Abstract

Background

Tuberculosis (TB) represents a worldwide cause of mortality (it infects one third of the world’s population) affecting mostly developing countries, including India, and recently also developed ones due to the increased mobility of the world population and the evolution of different new bacterial strains capable to provoke multi-drug resistance phenomena. Currently, antitubercular drugs are unable to eradicate subpopulations of Mycobacterium tuberculosis (MTB) bacilli and therapeutic vaccinations have been postulated to overcome some of the critical issues related to the increase of drug-resistant forms and the difficult clinical and public health management of tuberculosis patients. The Horizon 2020 EC funded project “In Silico Trial for Tuberculosis Vaccine Development” (STriTuVaD) to support the identification of new therapeutic interventions against tuberculosis through novel in silico modelling of human immune responses to disease and vaccines, thereby drastically reduce the cost of clinical trials in this critical sector of public healthcare.

Results

We present the application of the Universal Immune System Simulator (UISS) computational modeling infrastructure as a disease model for TB. The model is capable to simulate the main features and dynamics of the immune system activities i.e., the artificial immunity induced by RUTI® vaccine, a polyantigenic liposomal therapeutic vaccine made of fragments of Mycobacterium tuberculosis cells (FCMtb).
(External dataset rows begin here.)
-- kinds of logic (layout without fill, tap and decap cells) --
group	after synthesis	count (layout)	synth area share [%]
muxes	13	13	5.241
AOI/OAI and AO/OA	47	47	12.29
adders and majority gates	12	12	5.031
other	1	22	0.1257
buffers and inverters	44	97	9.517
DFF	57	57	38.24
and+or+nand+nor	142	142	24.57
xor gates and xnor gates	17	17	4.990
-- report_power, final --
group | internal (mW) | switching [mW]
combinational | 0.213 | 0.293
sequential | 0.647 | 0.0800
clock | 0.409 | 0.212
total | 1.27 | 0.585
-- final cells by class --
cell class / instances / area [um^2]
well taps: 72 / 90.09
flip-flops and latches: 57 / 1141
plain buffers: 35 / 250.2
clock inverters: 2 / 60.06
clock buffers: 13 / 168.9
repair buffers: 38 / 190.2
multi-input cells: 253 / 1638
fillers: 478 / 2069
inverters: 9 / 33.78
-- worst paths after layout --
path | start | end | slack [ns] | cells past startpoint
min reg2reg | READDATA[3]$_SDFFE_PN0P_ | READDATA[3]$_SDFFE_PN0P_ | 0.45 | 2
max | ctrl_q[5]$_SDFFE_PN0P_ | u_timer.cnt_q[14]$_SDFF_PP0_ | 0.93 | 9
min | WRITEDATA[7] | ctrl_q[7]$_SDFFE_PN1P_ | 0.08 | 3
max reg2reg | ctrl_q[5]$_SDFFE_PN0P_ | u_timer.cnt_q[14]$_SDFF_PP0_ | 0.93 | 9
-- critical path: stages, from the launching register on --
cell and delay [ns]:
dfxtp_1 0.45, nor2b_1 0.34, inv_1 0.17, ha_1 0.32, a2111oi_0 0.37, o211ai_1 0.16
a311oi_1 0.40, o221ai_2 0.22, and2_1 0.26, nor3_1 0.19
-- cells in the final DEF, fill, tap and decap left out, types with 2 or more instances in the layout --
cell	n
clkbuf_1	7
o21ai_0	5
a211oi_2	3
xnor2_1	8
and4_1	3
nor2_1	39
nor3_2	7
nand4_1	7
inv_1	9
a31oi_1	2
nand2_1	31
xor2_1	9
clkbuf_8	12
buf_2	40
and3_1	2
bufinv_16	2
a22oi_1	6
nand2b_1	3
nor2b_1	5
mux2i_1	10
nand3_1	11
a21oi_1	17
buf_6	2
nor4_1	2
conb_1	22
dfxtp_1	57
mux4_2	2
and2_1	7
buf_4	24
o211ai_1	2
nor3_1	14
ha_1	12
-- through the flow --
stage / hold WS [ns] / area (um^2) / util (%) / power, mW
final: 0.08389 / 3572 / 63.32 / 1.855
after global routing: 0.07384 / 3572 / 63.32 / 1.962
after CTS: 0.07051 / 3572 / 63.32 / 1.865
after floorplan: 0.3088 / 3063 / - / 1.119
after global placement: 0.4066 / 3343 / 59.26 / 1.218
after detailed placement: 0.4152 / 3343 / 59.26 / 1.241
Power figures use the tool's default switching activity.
Based on the available data coming from phase II Clinical Trial in subjects with latent tuberculosis infection treated with RUTI® and isoniazid, we generated simulation scenarios through validated data in order to tune UISS accordingly to STriTuVaD objectives. The first case simulates the establishment of MTB latent chronic infection with some typical granuloma formation; the second scenario deals with a reactivation phase during latent chronic infection; the third represents the latent chronic disease infection scenario during RUTI® vaccine administration.

Conclusions

The application of this computational modeling strategy helpfully contributes to simulate those mechanisms involved in the early stages and in the progression of tuberculosis infection and to predict how specific therapeutical strategies will act in this scenario. In view of these results, UISS owns the capacity to open the door for a prompt integration of in silico methods within the pipeline of clinical trials, supporting and guiding the testing of treatments in patients affected by tuberculosis.